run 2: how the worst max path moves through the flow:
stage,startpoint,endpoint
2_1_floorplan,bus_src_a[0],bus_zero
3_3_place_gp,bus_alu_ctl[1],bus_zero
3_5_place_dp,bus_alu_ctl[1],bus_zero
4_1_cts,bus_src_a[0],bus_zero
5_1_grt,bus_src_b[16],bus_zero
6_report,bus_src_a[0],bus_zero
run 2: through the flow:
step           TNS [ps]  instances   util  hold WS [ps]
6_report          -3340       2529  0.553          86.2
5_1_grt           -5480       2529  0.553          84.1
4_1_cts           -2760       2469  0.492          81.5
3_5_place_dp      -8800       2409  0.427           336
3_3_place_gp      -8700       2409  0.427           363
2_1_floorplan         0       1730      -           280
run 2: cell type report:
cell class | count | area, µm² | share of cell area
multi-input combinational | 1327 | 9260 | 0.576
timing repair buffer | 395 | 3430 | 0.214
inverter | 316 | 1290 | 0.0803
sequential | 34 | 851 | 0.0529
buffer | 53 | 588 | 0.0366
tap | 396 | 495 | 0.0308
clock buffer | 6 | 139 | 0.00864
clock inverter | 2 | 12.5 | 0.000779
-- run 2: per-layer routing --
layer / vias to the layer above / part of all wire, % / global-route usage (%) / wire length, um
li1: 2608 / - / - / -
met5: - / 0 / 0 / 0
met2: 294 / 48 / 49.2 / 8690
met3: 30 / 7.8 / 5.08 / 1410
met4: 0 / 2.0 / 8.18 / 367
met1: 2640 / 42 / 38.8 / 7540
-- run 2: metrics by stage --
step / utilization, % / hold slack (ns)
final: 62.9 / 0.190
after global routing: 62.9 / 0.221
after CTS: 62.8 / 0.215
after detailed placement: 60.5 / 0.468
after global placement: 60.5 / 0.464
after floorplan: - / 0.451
**config.mk**
```make
export PLATFORM = sky130hd
export DESIGN_NAME = spi_dac_slave
export DESIGN_NICKNAME = d
export VERILOG_FILES = /design/src/rtl/spi_dac_slave.sv
export SDC_FILE = /design/constraint.sdc
export NUM_CORES = 1
export LEC_CHECK = 0
export ABC_CLOCK_PERIOD_IN_PS = 3300
export CAP_MARGIN = 10
export CORE_UTILIZATION = 53
export CTS_BUF_LIST = sky130_fd_sc_hd__clkbuf_16
export CTS_CLUSTER_SIZE = 24
export DETAILED_ROUTE_END_ITERATION = 7
export GPL_ROUTABILITY_DRIVEN = 0
export GPL_TIMING_DRIVEN = 1
export PLACE_DENSITY_LB_ADDON = 0.08
export SLEW_MARGIN = 20
export SYNTH_ARGS = -nofsm -noshare
export SYNTH_HDL_FRONTEND = slang
export SYNTH_SLANG_ARGS = --single-unit
```
**constraint.sdc**
```tcl
create_clock -name i_clk -period 3.3 [get_ports i_clk]
set_clock_uncertainty 0.2 [all_clocks]
set_input_delay 0.825 -clock i_clk [delete_from_list [all_inputs] [get_ports i_clk]]
set_output_delay 0.825 -clock i_clk [all_outputs]
set_load 0.01 [all_outputs]
```
`src/rtl/sha_pkg.sv`:
```
// Shared types for the SHA-256 core input path: frame layout, word helpers.
// Used by the loader RTL, the golden model and the bench.
package sha_pkg;
  localparam int WORD_W      = 32;
  localparam int FRAME_WORDS = 11;
  localparam int IDX_W       = 4;

  typedef logic [WORD_W-1:0] word_t;

  // Field order makes 'a' the MSBs of the packed state.
  typedef struct packed {
    word_t a, b, c, d, e, f, g, h;
  } hash_state_t;

  typedef struct packed {
    hash_state_t hs;
    word_t       w1, w2, w3;
  } frame_t;

  typedef enum logic [1:0] {
    LD_IDLE = 2'd0,
    LD_FILL = 2'd1,
    LD_FULL = 2'd2
  } load_state_e;

  function automatic word_t little_endian_to_big(input word_t w);
    return {w[7:0], w[15:8], w[23:16], w[31:24]};
  endfunction
endpackage

```
`src/rtl/core_input_loader_if.sv`:
```
// Load-side word stream and core-side frame bundle of the input loader.
interface core_input_loader_if;
  import sha_pkg::*;

  logic        load_valid;
  logic        load_ready;
  word_t       load_word;
  logic        load_last;
  logic        out_valid;
  logic        out_newblock;
  logic        out_ready;
  hash_state_t out_hashstate;
  word_t       out_w1;
  word_t       out_w2;
  word_t       out_w3;

  modport master (
    output load_valid, load_word, load_last, out_ready,
    input  load_ready, out_valid, out_newblock, out_hashstate, out_w1, out_w2, out_w3
  );

  modport slave (
    input  load_valid, load_word, load_last, out_ready,
    output load_ready, out_valid, out_newblock, out_hashstate, out_w1, out_w2, out_w3
  );
endinterface

```
`src/rtl/core_input_loader_frame_deserializer.sv`:
```
// Collects 11 words into the shadow frame and flags malformed frames.
// WORD_SWAP_EN: byte-reverse every word before storage.
module frame_deserializer
  import sha_pkg::*;
(
  input  logic   clk,
  input  logic   rst_n,
  input  logic   load_valid,
  input  word_t  load_word,
  input  logic   load_last,
  output logic   load_ready,
  input  logic   move,
  output logic   full,
  output frame_t frame,
  output logic   frame_err
);
  localparam logic [IDX_W-1:0] LAST_IDX = IDX_W'(FRAME_WORDS - 1);

  load_state_e                          state, state_nxt;
  logic        [IDX_W-1:0]              idx, idx_nxt;
  logic                                 err_nxt;
  logic        [FRAME_WORDS-1:0][WORD_W-1:0] shadow;
  logic                                 xfer;
  word_t                                word_in;

`ifdef WORD_SWAP_EN
  assign word_in = little_endian_to_big(load_word);
`else
  assign word_in = load_word;
`endif

  assign load_ready = (state == LD_FILL);
  assign full       = (state == LD_FULL);
  assign xfer       = load_valid && load_ready;
  assign frame      = shadow;

  always_comb begin
    state_nxt = state;
    idx_nxt   = idx;
    err_nxt   = 1'b0;
    case (state)
      LD_IDLE: state_nxt = LD_FILL;
      LD_FILL: if (xfer) begin
        if (idx == LAST_IDX) begin
          idx_nxt = '0;
          if (load_last) state_nxt = LD_FULL;
          else           err_nxt   = 1'b1;
        end else if (load_last) begin
          idx_nxt = '0;
          err_nxt = 1'b1;
        end else begin
          idx_nxt = idx + 1'b1;
        end
      end
      LD_FULL: if (move) state_nxt = LD_FILL;
      default: state_nxt = LD_IDLE;
    endcase
  end

  // Slot 0 ('a') lands in the top word so the packed shadow is already a frame_t.
  always_ff @(posedge clk or negedge rst_n) begin
    if (!rst_n) begin
      state     <= LD_IDLE;
      idx       <= '0;
      frame_err <= 1'b0;
      shadow    <= '0;
    end else begin
      state     <= state_nxt;
      idx       <= idx_nxt;
      frame_err <= err_nxt;
      if (xfer) shadow[LAST_IDX - idx] <= word_in;
    end
  end
endmodule

```
`src/rtl/core_input_loader.sv`:
```
// Double-buffered frame loader feeding the SHA-256 core.
// WORD_SWAP_EN (in the deserializer) selects byte-reversed word storage.
module core_input_loader
  import sha_pkg::*;
#(
  parameter int CNT_W = 16
) (
  input  logic                clk,
  input  logic                rst_n,
  core_input_loader_if.slave  bus,
  output logic                frame_err,
  output logic [CNT_W-1:0]    frames_accepted
);
  logic   full, move, out_valid;
  frame_t shadow_frame, active;

  frame_deserializer u_deser (
    .clk        (clk),
    .rst_n      (rst_n),
    .load_valid (bus.load_valid),
    .load_word  (bus.load_word),
    .load_last  (bus.load_last),
    .load_ready (bus.load_ready),
    .move       (move),
    .full       (full),
    .frame      (shadow_frame),
    .frame_err  (frame_err)
  );

  // Taking the next frame in the same cycle the core accepts gives back-to-back output.
  assign move = full && (!out_valid || bus.out_ready);

  always_ff @(posedge clk or negedge rst_n) begin
    if (!rst_n) begin
      active          <= '0;
      out_valid       <= 1'b0;
      frames_accepted <= '0;
    end else if (move) begin
      active          <= shadow_frame;
      out_valid       <= 1'b1;
      frames_accepted <= frames_accepted + 1'b1;
    end else if (bus.out_ready) begin
      out_valid <= 1'b0;
    end
  end

  assign bus.out_valid     = out_valid;
  assign bus.out_newblock  = out_valid;
  assign bus.out_hashstate = active.hs;
  assign bus.out_w1        = active.w1;
  assign bus.out_w2        = active.w2;
  assign bus.out_w3        = active.w3;
endmodule

```
`src/flat_wrapper.sv`:
```
// flat-port wrapper written by rule: the top's interface ports become plain ports
module core_input_loader_flat import sha_pkg::*;
#(
  parameter int CNT_W = 16
)
  (clk, rst_n, frame_err, frames_accepted, bus_load_valid, bus_load_word, bus_load_last, bus_out_ready, bus_load_ready, bus_out_valid, bus_out_newblock, bus_out_hashstate, bus_out_w1, bus_out_w2, bus_out_w3);
  core_input_loader_if bus_i ();
  input  logic clk;
  input  logic rst_n;
  output logic frame_err;
  output logic [CNT_W-1:0] frames_accepted;
  input wire logic [$bits(bus_i.load_valid)-1:0] bus_load_valid;
  input wire logic [$bits(bus_i.load_word)-1:0] bus_load_word;
  input wire logic [$bits(bus_i.load_last)-1:0] bus_load_last;
  input wire logic [$bits(bus_i.out_ready)-1:0] bus_out_ready;
  output wire logic [$bits(bus_i.load_ready)-1:0] bus_load_ready;
  output wire logic [$bits(bus_i.out_valid)-1:0] bus_out_valid;
  output wire logic [$bits(bus_i.out_newblock)-1:0] bus_out_newblock;
  output wire logic [$bits(bus_i.out_hashstate)-1:0] bus_out_hashstate;
  output wire logic [$bits(bus_i.out_w1)-1:0] bus_out_w1;
  output wire logic [$bits(bus_i.out_w2)-1:0] bus_out_w2;
  output wire logic [$bits(bus_i.out_w3)-1:0] bus_out_w3;
  assign bus_i.load_valid = bus_load_valid;
  assign bus_i.load_word = bus_load_word;
  assign bus_i.load_last = bus_load_last;
  assign bus_i.out_ready = bus_out_ready;
  assign bus_load_ready = bus_i.load_ready;
  assign bus_out_valid = bus_i.out_valid;
  assign bus_out_newblock = bus_i.out_newblock;
  assign bus_out_hashstate = bus_i.out_hashstate;
  assign bus_out_w1 = bus_i.out_w1;
  assign bus_out_w2 = bus_i.out_w2;
  assign bus_out_w3 = bus_i.out_w3;
  core_input_loader #(.CNT_W(CNT_W)) u_core (.clk(clk), .rst_n(rst_n), .bus(bus_i), .frame_err(frame_err), .frames_accepted(frames_accepted));
endmodule
```
`config.mk`:
```
export PLATFORM = sky130hd
export DESIGN_NAME = core_input_loader_flat
export DESIGN_NICKNAME = d
export VERILOG_FILES = /design/src/rtl/sha_pkg.sv /design/src/rtl/core_input_loader_if.sv /design/src/rtl/core_input_loader_frame_deserializer.sv /design/src/rtl/core_input_loader.sv /design/src/flat_wrapper.sv
export SDC_FILE = /design/constraint.sdc
export NUM_CORES = 1
export LEC_CHECK = 0
export ABC_AREA = 0
export CORE_MARGIN = 3
export CORE_UTILIZATION = 45
export CTS_BUF_LIST = sky130_fd_sc_hd__clkbuf_16
export CTS_CLUSTER_DIAMETER = 150
export DETAILED_ROUTE_END_ITERATION = 10
export PLACE_DENSITY = 0.68
export SYNTH_ARGS = -nofsm -noshare
export SYNTH_HDL_FRONTEND = slang
export SYNTH_SLANG_ARGS = --single-unit
```
`constraint.sdc`:
```
create_clock -name clk -period 2.3 [get_ports clk]
set_input_delay 0.69 -clock clk [delete_from_list [all_inputs] [get_ports clk]]
set_output_delay 0.69 -clock clk [all_outputs]
set_load 0.05 [all_outputs]
```
# Yosys cells after proc, flatten, opt, wreduce, memory -nomap -nowiden
# Index checks and enable logic that the tools add are counted.
[totals] in_bits=37 ff_bits=728 wordCells=65 output_inout_bits=372
[op_classes] addsub=3 n_reduce_logical=9 order_cmp=2 eq_ne=7 mux=17
[ops] op="$bwmux 352" count=1
[ops] op="$demux 32 s4" count=1
[ops] op="$mux 32" count=1
[ops] op="$add 16x1->16 const B" count=1
[ops] op="$mux 2" count=4
[ops] op="$mux 4" count=2
[ops] op="$mux 1" count=7
[ops] op="$pmux 2 s3" count=1
[ops] op="$lt 4x5->1 const B" count=1
[ops] op="$add 4x1->4 const B" count=1
[ops] op="$eq 4x4->1 const B" count=1
[ops] op="$ge 4x1->1 const B" count=1
[ops] op="$ne 2x1->1 const B" count=2
[ops] op="$ne 2x2->1 const B" count=2
[ops] op="$reduce_and 4->1" count=1
[ops] op="$sub 4x4->4 const A" count=1
[ops] op="$logic_and 1x1->1" count=3
[ops] op="$eq 2x1->1 const B" count=1
[ops] op="$eq 2x2->1 const B" count=1
[ops] op="$logic_not 2->1" count=1
[ops] op="$reduce_and 2->1" count=1
[ops] op="$reduce_bool 2->1" count=1
[ops] op="$logic_not 1->1" count=1
[ops] op="$logic_or 1x1->1" count=1

# Logic depth before layout (Yosys ltp)
# Gate-level depths: netlist (run 1).
[depth] depth_word=6 depth_mapped=9 depth_no_buf=6

# Hierarchy
# From an unflattened synthesis (run 1), not the netlist that was laid out.
[unflattened] hier_cells=2394 area_unflattened_um2=27745.4
[modules_own_cells] module="core_input_loader" seq_area_each_um2=9233.9 area_each_um2=13949.6 cells_each=1554 instances=1
[modules_own_cells] module="frame_deserializer" seq_area_each_um2=8983.6 area_each_um2=13795.7 cells_each=840 instances=1

# Worst setup path after synthesis (run 1)
# OpenSTA, ideal clock, no wires.
[synth_timing] path_type="flip-flop to flip-flop" from="register u_core.u_deser.state[0]" to="register u_core.u_deser.shadow (netlist bit u_core.u_deser.frame[257])" stages_incl_launch_ff=7 slack_ps=-187 path_buffers=2 period_less_slack_ps=2487 t_required_ps=2175 arrival_time_ps=2363 path_cell_list="dfrtp_1 buf_2 nor2b_1 and3_1 a32o_1 buf_2 mux2_2"
[synth_via] elab_chain_len=2
[synth_lines] item="start, declared" line_no="core_input_loader_frame_deserializer.sv:19" text="load_state_e state, state_nxt;"
[synth_lines] item="start signal, assigned" line_no="core_input_loader_frame_deserializer.sv:68" text="state <= state_nxt;"
[synth_lines] item="$eq 2x1->1" line_no="core_input_loader_frame_deserializer.sv:32" text="assign load_ready = (state == LD_FILL);"
[synth_lines] item="named net bus_load_ready" line_no="flat_wrapper.sv:16" text="output wire logic [$bits(bus_i.load_ready)-1:0] bus_load_ready;"
[synth_lines] item="$logic_and 1x1->1" line_no="core_input_loader_frame_deserializer.sv:34" text="assign xfer = load_valid && load_ready;"
[synth_lines] item="end signal, assigned by index" line_no="core_input_loader_frame_deserializer.sv:71" text="if (xfer) shadow[LAST_IDX - idx] <= word_in;"
[synth_lines] item="end, declared" line_no="core_input_loader_frame_deserializer.sv:22" text="logic [FRAME_WORDS-1:0][WORD_W-1:0] shadow;"
# The timed path passes the listed nets, and every way through them passes these cells.
# A chain may end at the register's enable or synchronous reset.

# Worst setup path after layout (run 1)
[layout_timing] from="register u_core.frames_accepted[9]" to="output frames_accepted[9]"
[layout_lines] item="start, declared" line_no="core_input_loader.sv:12" text="output logic [CNT_W-1:0] frames_accepted"
[layout_lines] item="start signal, assigned" line_no="core_input_loader.sv:41" text="frames_accepted <= frames_accepted + 1'b1;"
[layout_lines] item="end, declared" line_no="flat_wrapper.sv:11" text="output logic [CNT_W-1:0] frames_accepted;"
# No word-level cell between the ends.

==> impl_results.md, run 1 <==
- Register area: 18,200 µm²
- DP HPWL: ~50,000 µm
- Final Setup Violations: 0
- Critical Path Sink Type: output port
- Drt first pass iters: 6
- Critical path fanouts, max: 4
- Initial antenna violation count: 3
- Initial Util: 45.6%
- Vias in the first global route: 19.7k
- Worst Clk Skew: roughly 0.022 ns
- Setup WS pre-CTS: -0.332 ns
- Fin nets: 2,902
- Reg2reg end: u_core.u_deser.frame[351]
- Layout cells sized above 1: 17.2%
- Pin count of the biggest net entering global routing: 127
- Clock buffer count from CTS: 73
- Mapped Cells: 2,408
- Total power: 29.4 mW
- GP Congestion: about 0.82
- Delay-heaviest family, CP: buffers and inverters
- Worst R2R Setup Slack: around 0.07 ns
- Hold EP: u_core.bus.out_hashstate[194]
- Worst r2r src: u_core.u_deser.idx[0]
- Gr ovfl total: 0
- # fillers: 4,961
- Wirelength per Cell: 20.2 µm
- Vias per cell: 5.19
- CP Class: flip-flop to output port
- Data arrival, critical path: approximately 1.6 ns
- Worst-margin pin slew: 0.789 ns
- CP Launch Type: flip-flop
- Slew Limit Fails: 0
- CTS sink count: 728
- Post-Route WL: 74,400 µm
- Die Y: 254 µm
- Commonest non-fill, non-tap cell in the layout: nand2_1
- Met3 wire len: 3880 µm
- CTS clk-pin slew, worst paths: 0.06 ns
- CP peak stage delay: around 0.56 ns
- Fin crit share: a little over nine tenths
- Synthesized area: around 28,000 µm²
- Cells on Worst Hold Path: 2
- M1 WL: around 32,000 µm
- Rows: 90
- Root Driver: clkbuf_16
- Setup ws final: around 0.037 ns
- Tmin final: 2.26 ns
- Io pins: between 400 and 500
- IO Port Bufs: ~410
- Top Layer Used: met4
- Req. time, crit path: about 1.6 ns
- Initial drt markers: 1,385
- Ys Warns: 0
- RSZ-0062 raised after global routing: no
- Syn Area/Cell: 11.5 µm²
- WP buf/inv: 1
- Die width: 254 µm
- Flip-flop and latch count after synthesis: 728
- R2r worst-path depth: 6
- Static Leak: 19.9 nW
- Worst hold path type: flip-flop to flip-flop
- Area grow syn2layout: 27.8%
- Peak supply drop: roughly 0.52 mV
- Final ANT Viol Nets: 0
- CTS tree: done
- Routed via count: 19.2k
- Max-Cap Viols: 0
- Clock Latency Late Sink: 0.61 ns
- Crit path cell chain: dlygate4sd2_1
- GRT Resource Usage Total: a little under a quarter
- Post-synthesis sequential area ratio: between 60% and 70%
- H-tree depth: 3
- Power density over the cells: 834 nW/µm²
- EDFF count, synth: 0
- Multi-input logic area: 8830 µm²
- Full die area: 64,400 µm²
- Most used DFF post-synth: dfrtp_1
- FFs w/ async S/R, synth: 100%
- Total core area: 60,600 µm²
- Post-Syn Nets: 2,452
- Max Root-Sink Buffers: 3
- Slew HR: between 40 and 50%
- Post-synth cell types: 39
- Most frequent cells in the layout: 1,071 x nand2_1, 726 x dfrtp_1, 330 x dlygate4sd2_1, 250 x mux2_2, 102 x mux2_1
- Final Hold Fails: 0
- DRC: 0
- Slowest-stage cell, CP: dlygate4sd2_1
- Max Fclk: 442 MHz
- First-pass GRT wire length: 115,000 µm
- HP Start: u_core.u_deser.frame[290]
- Status: completed
- Met2 routed WL: 36,700 µm
==> metal layers <==
layer	up-vias	global-route usage, %
li1	8607	-
met1	9910	31.6
met2	531	38.6
met3	113	3.61
met4	0	7.55
met5	-	0
==> cell type report <==
cell class	count	area share, %
Tap cell	782	2.77
Multi-Input combinational cell	1525	25.0
Clock inverter	47	0.794
Inverter	5	0.0531
Antenna cell	2	0.0142
Timing Repair Buffer	525	14.3
Sequential cell	728	51.6
Clock buffer	77	5.46
==> cells in the mapped netlist (3+ instances only) <==
library cell / n / area share, %
buf_1: 7 / 0.095
o21ai_0: 6 / 0.11
buf_4: 4 / 0.11
ha_1: 7 / 0.32
xor2_1: 3 / 0.095
mux2_1: 102 / 4.2
nand4b_1: 5 / 0.16
nor2_1: 12 / 0.16
a32o_1: 3 / 0.11
buf_2: 52 / 0.94
nand4_1: 8 / 0.18
xnor2_1: 13 / 0.41
dfrtp_1: 728 / 66
inv_1: 5 / 0.068
nand2b_1: 3 / 0.068
mux2_2: 250 / 10
clkbuf_1: 87 / 1.2
nand2_1: 1071 / 15
a32oi_2: 3 / 0.18
a22oi_2: 4 / 0.18
nor3_1: 5 / 0.091
nand3_1: 9 / 0.16
==> flip-flops by register name, summed over array words and instances (netlist names) <==
name,count
u_core.u_deser.frame,352
u_core.bus.out_hashstate,256
u_core.bus.out_newblock,1
u_core.bus.out_w1,32
u_core.bus.out_w3,32
u_core.bus.out_w2,32
u_core.u_deser.frame_err,1
u_core.u_deser.state,2
u_core.frames_accepted,16
u_core.u_deser.idx,4
==> metrics by stage <==
| stage | utilization, % | area, µm² | cells | hold slack [ns] | TNS, ns |
|---|---|---|---|---|---|
| detailed placement | 55.3 | 33500 | 3562 | 0.445 | -89.39 |
| floorplan | - | 27600 | 2408 | 0.394 | 0 |
| finish | 58.3 | 35300 | 3691 | 0.450 | 0 |
| global route | 58.3 | 35300 | 3689 | 0.476 | 0 |
| global placement | 55.3 | 33500 | 3562 | 0.441 | -74.38 |
| CTS | 58.3 | 35300 | 3687 | 0.453 | 0 |
==> worst max path at each step <==
stage	startpoint	endpoint	slack, ns	cells past startpoint
floorplan	u_core.u_deser.state[0]	u_core.u_deser.frame[257]	0.12	6
global placement	bus_load_valid	u_core.u_deser.frame[19]	-0.30	6
detailed placement	bus_load_valid	u_core.u_deser.frame[249]	-0.33	6
CTS	u_core.bus.out_hashstate[199]	bus_out_hashstate[199]	0.002	1
global route	u_core.u_deser.state[1]	bus_load_ready	0.0002	3
finish	u_core.frames_accepted[9]	frames_accepted[9]	0.04	1
==> cells by family (layout without fill, tap and decap cells) <==
| family | after synthesis | after routing | synth area share [%] |
|---|---|---|---|
| AO/OA/AOI/OAI | 25 | 25 | 0.819 |
| XOR/XNOR | 16 | 16 | 0.507 |
| adder cells (fa/ha/maj) | 7 | 7 | 0.317 |
| buffers and inverters | 155 | 654 | 2.39 |
| flip-flops | 728 | 728 | 65.9 |
| multiplexers | 352 | 352 | 14.3 |
| other | 0 | 2 | 0 |
| AND/OR/NAND/NOR | 1125 | 1125 | 15.7 |
==> power by group <==
part	switching [mW]	total, mW	internal [mW]	leakage [nW]
combinational	1.10	2.62	1.52	8.96
clock	4.82	11.2	6.34	1.15
sequential	0.985	15.7	14.7	9.83
total	6.91	29.4	22.5	19.9
==> repair_timing <==
action | in CTS | in global routing
setup endpoints to repair | 351 | 111
gates resized for setup | 366 | 10
pin swaps | 0 | 1
hold buffers | 1 | 0
hold endpoints to repair | 7 | 0
buffers inserted | 0 | 2
Power figures use the tool's default switching activity.
==> run 2, diff against run 1 <==
- GPL_ROUTABILITY_DRIVEN: default -> 0
==> results of run 2 <==
No change in the layout: final DEF, timing and power equal those of run 1.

## Task details
Show all lines in the records above that hold "Fails".

## Final answer
- Slew Limit Fails: 0
- Final Hold Fails: 0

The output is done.